Fintechs have forced Swift’s hand when it comes to initiatives like gpi; it was a case of innovate or see nonbanks swallow up a lot of the network’s cross-border payments volume. What Swift has going for it, says Ireti Samuel-Ogbu, Citi Treasury and Trade Solutions’ head of Payments and Receivables for EMEA, is the 11,000 financial institutions already connected to it. “Any alternative needs to be able to scale quickly,” she says.

Swift FIN, the network’s core store-and-forward messaging service, is an advantage but needs to be updated to more enriched formats like ISO 20022 XML, which contains richer data for transmitting additional information with the payment, says Samuel-Ogbu. “All the payment systems, like CHIPS in the US and CHAPS in the UK, are moving toward ISO 20022. In some cases, they are using Swift, but there is an opening for competition,” she says. “Swift will clearly need to evolve its messaging infrastructure in a more interactive way to build messages that are more dynamic.”

Harry Newman, head of banking at Swift, says it aims to offer the right messaging solution, and results demonstrate success. “FIN messaging volumes have risen steadily over the past number of years,” he says. “Total FIN traffic rose to an all-time high of 7.8 billion messages in 2018.”
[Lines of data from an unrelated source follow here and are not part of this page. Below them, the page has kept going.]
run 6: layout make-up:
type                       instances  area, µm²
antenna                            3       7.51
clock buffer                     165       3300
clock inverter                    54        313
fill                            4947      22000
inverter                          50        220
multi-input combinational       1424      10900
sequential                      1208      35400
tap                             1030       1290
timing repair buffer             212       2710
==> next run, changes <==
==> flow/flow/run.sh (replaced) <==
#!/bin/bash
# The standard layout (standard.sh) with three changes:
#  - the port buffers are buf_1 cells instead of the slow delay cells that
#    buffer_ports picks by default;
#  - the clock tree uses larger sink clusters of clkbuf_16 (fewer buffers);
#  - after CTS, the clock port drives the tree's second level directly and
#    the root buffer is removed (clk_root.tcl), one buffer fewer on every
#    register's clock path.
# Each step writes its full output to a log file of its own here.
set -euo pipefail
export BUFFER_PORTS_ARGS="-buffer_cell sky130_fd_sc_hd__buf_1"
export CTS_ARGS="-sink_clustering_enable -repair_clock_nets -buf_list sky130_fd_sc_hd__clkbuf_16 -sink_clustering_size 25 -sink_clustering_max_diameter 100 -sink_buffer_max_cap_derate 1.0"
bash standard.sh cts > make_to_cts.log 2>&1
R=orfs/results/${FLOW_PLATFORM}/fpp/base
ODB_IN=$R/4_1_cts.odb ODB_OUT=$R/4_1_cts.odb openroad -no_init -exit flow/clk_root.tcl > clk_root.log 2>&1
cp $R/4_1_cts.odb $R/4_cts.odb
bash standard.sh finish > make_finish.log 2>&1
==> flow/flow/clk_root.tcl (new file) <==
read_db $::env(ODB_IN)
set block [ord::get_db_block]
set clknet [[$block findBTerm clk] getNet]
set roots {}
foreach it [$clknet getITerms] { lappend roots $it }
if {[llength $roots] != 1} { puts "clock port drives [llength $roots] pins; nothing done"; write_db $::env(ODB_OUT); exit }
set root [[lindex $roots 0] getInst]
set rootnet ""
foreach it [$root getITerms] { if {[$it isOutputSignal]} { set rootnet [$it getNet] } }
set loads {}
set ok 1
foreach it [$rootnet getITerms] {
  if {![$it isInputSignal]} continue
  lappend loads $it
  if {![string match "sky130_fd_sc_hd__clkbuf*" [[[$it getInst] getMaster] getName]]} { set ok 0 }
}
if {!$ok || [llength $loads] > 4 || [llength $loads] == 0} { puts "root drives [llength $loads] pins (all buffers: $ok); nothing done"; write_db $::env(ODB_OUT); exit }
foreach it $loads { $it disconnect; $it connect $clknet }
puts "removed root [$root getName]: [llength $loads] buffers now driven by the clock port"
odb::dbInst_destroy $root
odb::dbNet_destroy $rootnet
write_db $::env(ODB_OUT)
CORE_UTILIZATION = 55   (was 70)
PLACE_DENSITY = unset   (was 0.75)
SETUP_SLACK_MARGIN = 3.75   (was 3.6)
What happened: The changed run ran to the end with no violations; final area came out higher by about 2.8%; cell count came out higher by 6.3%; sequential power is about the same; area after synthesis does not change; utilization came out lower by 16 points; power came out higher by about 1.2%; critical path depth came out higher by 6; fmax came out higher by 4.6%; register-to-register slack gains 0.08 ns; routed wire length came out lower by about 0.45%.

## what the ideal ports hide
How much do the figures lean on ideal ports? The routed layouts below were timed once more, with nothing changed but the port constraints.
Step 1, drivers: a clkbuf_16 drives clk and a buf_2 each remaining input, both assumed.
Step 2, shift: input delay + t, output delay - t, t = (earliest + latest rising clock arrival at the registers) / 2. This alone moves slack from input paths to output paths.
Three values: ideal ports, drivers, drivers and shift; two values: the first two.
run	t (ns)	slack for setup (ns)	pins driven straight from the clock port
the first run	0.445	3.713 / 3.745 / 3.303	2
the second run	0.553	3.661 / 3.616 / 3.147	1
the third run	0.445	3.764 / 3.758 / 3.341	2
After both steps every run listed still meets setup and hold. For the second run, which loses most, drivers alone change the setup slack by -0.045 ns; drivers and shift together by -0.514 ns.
What follows belongs to an exercise in optimizing a design on an open flow for small area; a production flow would make more cautious choices. Where RTL was checked, it was by simulation tests only, not by an equivalence proof against the original. Power is estimated from default activity; no workload was simulated.

==> flow/design.v (excerpt) <==
module wmr928_fsc (
    input  wire         clk,
    input  wire         rst,           
    input  wire         in_valid,
    input  wire [7:0]   in_data,
    input  wire [1:0]   in_fail,       
    output wire         in_ready,
    output wire [2:0]   o_state,
    output wire [1:0]   o_err,
    output wire [7:0]   o_dev,
    output wire [3:0]   o_len,
    output wire [3:0]   o_cnt,
    output wire [7:0]   o_acc,
    output wire [103:0] o_fb,          
    output wire         o_sync,
    output wire         o_frame_ok,
    output wire         o_cksum_fail,
    output wire         o_nop,
    output wire         o_unk_skip,
    output wire         o_fatal,
    output wire         o_low_batt,
    output wire [10:0]  o_wind_dir,
    output wire [14:0]  o_wind_gust_c,
    output wire         o_rain_rate_over,
    output wire         o_rain_total_over,
    output wire         o_rain_yest_over,
    output wire [7:0]   o_minute,
    input  wire [7:0]   bcd_in,
    output wire [7:0]   bcd_out
);
==> flow/config.mk <==
export PLATFORM = sky130hd
export DESIGN_NAME = wmr928_fsc
export DESIGN_NICKNAME = wmr928_fsc
export VERILOG_FILES = /design/flow/design.v
export SDC_FILE = /design/flow/constraint.sdc
export NUM_CORES = 4
export LEC_CHECK = 0
export CAP_MARGIN = 20
export CORE_MARGIN = 2
export CORE_UTILIZATION = 40
export SLEW_MARGIN = 20
export SYNTH_HIERARCHICAL = 1
==> flow/constraint.sdc <==
create_clock -name core_clock -period 7.0 [get_ports {clk}]
set_input_delay 1.4000 -clock core_clock [delete_from_list [all_inputs] [get_ports {clk}]]
set_output_delay 1.4000 -clock core_clock [all_outputs]
set_load 0.01 [all_outputs]
standard.sh (not shown) runs the stock make flow with config.mk's settings and CLKGATE_MAP_FILE= SYNTH_SCRIPT=/design/flow/synth_recipe.tcl, a recipe that flattens the netlist after the stock synthesis.
==> flow/flow/run.sh <==
#!/bin/bash
# Standard ORFS layout with the smallest buffer cell on the ports and a
# clock tree of clkbuf_4 cells without dummy loads.
set -euo pipefail
bash standard.sh "BUFFER_PORTS_ARGS=-buffer_cell sky130_fd_sc_hd__buf_1" \
  "CTS_ARGS=-repair_clock_nets -dont_use_dummy_load -buf_list sky130_fd_sc_hd__clkbuf_4" \
  "RECOVER_POWER=100" \
  finish > standard.log 2>&1
Next try:
--- a/flow/design.v
+++ b/flow/design.v
@@ -35,18 +35,17 @@
     reg [1:0] st;
     reg [1:0] err;
     reg [7:0] dev;
     reg [3:1] len;
     reg [3:0] cnt;
     reg [7:0] acc;
     reg [7:0] fb [0:12];
     wire halted = err[1] | err[0];
-    wire fatal = halted && (st == 2'd0);
-    assign in_ready = !rst && !fatal;
+    assign in_ready = !rst && !halted;
     wire is_fail   = in_fail[1] | in_fail[0];
     wire take_fail = !halted && is_fail;
     wire take_byte = !halted && !is_fail && in_valid;
     wire       hi_zero  = (in_data[7:4] == 4'd0);
     wire [3:0] c        = in_data[3:0];
     wire       code_ok  = hi_zero && (c[3] ? (c[2] & c[1]) : !(c[2] & c[1] & c[0]));
     reg  [3:1] code_len;             
     always @(*) begin
@@ -65,17 +64,17 @@
                                                 : (cnt[2] & cnt[1] & cnt[0])))  
                             : (cnt[0] & (!len[2] | cnt[2]));             
     wire in_code    = (st == ST_CODE);
     wire in_data_st = (st == ST_DATA);
     wire tb_code    = take_byte && in_code;
     wire tb_data    = take_byte && in_data_st;
     wire       nrst  = !rst;
     wire [7:0] din   = in_data & {8{nrst}};
-    wire [7:0] acc_g = acc & {8{in_data_st & nrst}};
+    wire [7:0] acc_g = acc & {8{st[0] & nrst}};
     wire [7:0] acc_sum;
     wire       cks_eq = (acc == in_data);
     wire code_take = tb_code && code_ok;
     wire acc_en    = code_take || (tb_data && !last_byte);
     always @(posedge clk) begin
         if (rst || tb_code)
             dev <= din;
         if (rst || code_take)
@@ -126,17 +125,17 @@
             fb[cnt] <= in_data;
     end
     assign o_state    = {halted, st};
     assign o_err      = err;
     assign o_dev      = dev;
     assign o_len      = {len, len[3] & (len[2] | len[1])};
     assign o_cnt      = cnt;
     assign o_acc      = acc;
-    assign o_fatal    = fatal;
+    assign o_fatal    = halted;
     assign o_unk_skip = 1'b0;     
     genvar gi;
     generate
         for (gi = 0; gi < 13; gi = gi + 1) begin : g_fb
             assign o_fb[8*gi +: 8] = fb[gi];
         end
     endgenerate
     wire [7:0] fb0 = fb[0];
What happened:
- This time the run finished but failed the layout checks on max-capacitance violations, max-slew violations
- non-clock buffer count goes up by 1
- fmax goes down by about 0.8%
- global-route usage goes up by 0.15 points
- final area hardly moves
- synthesized cell count goes down by 1.4%
- setup slack degrades by 50 ps
- register-to-register slack improves by 160 ps
- first-iteration DRC count goes down by about 0.45%
- sequential share of layout area stays flat
- total power goes down by about 0.8%
- die area is unchanged
- clock power goes down by about 1%
- cell count goes down by 0.37%
Only the layout flow was run in the second run of this note; the RTL was not checked for function there.


Another version of the RTL of wmr928_fsc (not shown whole).
Size: roughly 410 cells after synthesis, roughly 210 I/O pins, about 6400 sq um of cells after synthesis.
Settings: LEC_CHECK=0, CAP_MARGIN=20, CORE_MARGIN=2, CORE_UTILIZATION=40, SLEW_MARGIN=20, SYNTH_HIERARCHICAL=1; clock period 7.0 ns.
Scripts as last shown in full above: flow/flow/run.sh
Then changed:
--- a/flow/design.v
+++ b/flow/design.v
@@ -169,23 +169,23 @@
     fa_cell mi_u6 (.a(fb0[3]), .b(fb0[4]), .c(fb0[6]), .s(mi_5), .k(mi_6));
     ha_cell mi_u8 (.a(mi_5), .b(mi_4), .s(mi_7), .k(mi_8));
     fa_cell mi_u10 (.a(fb0[5]), .b(mi_6), .c(mi_8), .s(mi_9), .k(mi_10));
     ha_cell mi_u12 (.a(fb0[6]), .b(mi_10), .s(mi_11), .k(mi_12));
     assign o_minute[0] = fb0[0];
     assign o_minute[1] = mi_1;
     assign o_minute[2] = mi_3;
     assign o_minute[3] = mi_7;
     assign o_minute[4] = mi_9;
     assign o_minute[5] = mi_11;
     assign o_minute[6] = mi_12;
-    assign o_minute[7] = dev[7];
+    assign o_minute[7] = 1'b0;
     wire wd_1, wd_2, wd_3, wd_4, wd_5, wd_6, wd_7, wd_8, wd_9, wd_10, wd_11, wd_12, wd_13, wd_14, wd_15, wd_16, wd_17, wd_18, wd_19, wd_20, wd_21, wd_22, wd_23, wd_24, wd_25, wd_26, wd_27, wd_28, wd_29, wd_30, wd_31, wd_32, wd_33, wd_34, wd_35, wd_36, wd_37, wd_38, wd_39, wd_40;
     ha_cell wd_u2 (.a(fb1[1]), .b(fb1[4]), .s(wd_1), .k(wd_2));
     fa_cell wd_u4 (.a(fb1[2]), .b(fb1[5]), .c(fb2[0]), .s(wd_3), .k(wd_4));
     ha_cell wd_u6 (.a(wd_2), .b(wd_3), .s(wd_5), .k(wd_6));
     fa_cell wd_u8 (.a(fb1[3]), .b(fb1[4]), .c(fb1[6]), .s(wd_7), .k(wd_8));
     fa_cell wd_u10 (.a(fb2[1]), .b(wd_4), .c(wd_7), .s(wd_9), .k(wd_10));
     ha_cell wd_u12 (.a(wd_6), .b(wd_9), .s(wd_11), .k(wd_12));
     fa_cell wd_u14 (.a(fb1[5]), .b(fb1[7]), .c(fb2[2]), .s(wd_13), .k(wd_14));
     fa_cell wd_u16 (.a(wd_8), .b(wd_13), .c(wd_10), .s(wd_15), .k(wd_16));
     ha_cell wd_u18 (.a(wd_12), .b(wd_15), .s(wd_17), .k(wd_18));
     fa_cell wd_u20 (.a(fb1[6]), .b(fb2[0]), .c(fb2[3]), .s(wd_19), .k(wd_20));
The new run completed with no timing, DRC or antenna violations.
Worst setup slack improved by 23 ps.
Area after synthesis does not change.
Non-clock buffer count drops by 1.
Sequential power is about the same.
Utilization is about the same.
Clock skew climbs by 13 ps.
Sequential share of layout area is about the same.
Flip-flop and latch count stays the same.
Function not checked in the first run of this note: the RTL went through the layout flow alone.


wmr928_fsc, a different RTL version from the one above (not shown whole).
Size in the first run: about 410 cells after synthesis, roughly 130 flip-flops, roughly 210 I/O pins, roughly 0.0064 mm^2 of cells after synthesis.
==> flow/config.mk <==
export PLATFORM = sky130hd
export DESIGN_NAME = wmr928_fsc
export DESIGN_NICKNAME = wmr928_fsc
export VERILOG_FILES = /design/flow/design.v
export SDC_FILE = /design/flow/constraint.sdc
export NUM_CORES = 4
export LEC_CHECK = 0
export CAP_MARGIN = 20
export CORE_MARGIN = 2
export CORE_UTILIZATION = 40
export SLEW_MARGIN = 20
export SYNTH_HIERARCHICAL = 1
==> flow/constraint.sdc <==
create_clock -name core_clock -period 7.0 [get_ports {clk}]
set_input_delay 1.4000 -clock core_clock [delete_from_list [all_inputs] [get_ports {clk}]]
set_output_delay 1.4000 -clock core_clock [all_outputs]
set_load 0.01 [all_outputs]
Scripts as last shown in full above: flow/flow/run.sh
The baseline completed with no timing, DRC or antenna violations.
Initiatives like gpi and interactive messaging may buy time for Swift; but Randall argues that the cost of connecting to monolithic infrastructures like Swift is still high, which finance directors could find difficult to justify in the face of lower-cost alternatives. “The banks want the cheapest and most reliable way of delivering a transaction from A to B,” says Norton. “Swift has to ensure it adopts the right technologies in order to compete.”

Swift’s message prices are typically just a few cents per message, and “we’ve been able to reduce average costs significantly in recent years as we pass the benefits of increased volume back to the community,” says Thierry Chilosi, global head of Pricing.

The network is reasonably cost-competitive when it comes to pricing for medium-size and large institutions, says Standard Chartered’s Bajaj. But Swift needs to revisit its practice of rolling out new capabilities and services and pricing them on a per-bank identifier code (BIC) basis, which identifies a specific bank in an international transaction. This prevents smaller institutions from joining, due to high fixed costs.

Swift’s leadership also needs to look at ways of disrupting itself, Bajai adds; but that may prove difficult when the largest chunk of its revenues comes from traditional sources. “How does Swift ensure it retains the totality of the big banks? What happens if they start going to alternative providers?” says Gubert. “Banks could start fragmenting their payments traffic, putting some through Swift and some through a fintech, because of pricing.” With its collegial governance structure, he says, decision-making at Swift is slow for a world that’s changing very fast.

“They need to move in line with the market,” says Gubert. “In 20 years, Swift will still exist; but the risk is that it will be much smaller.”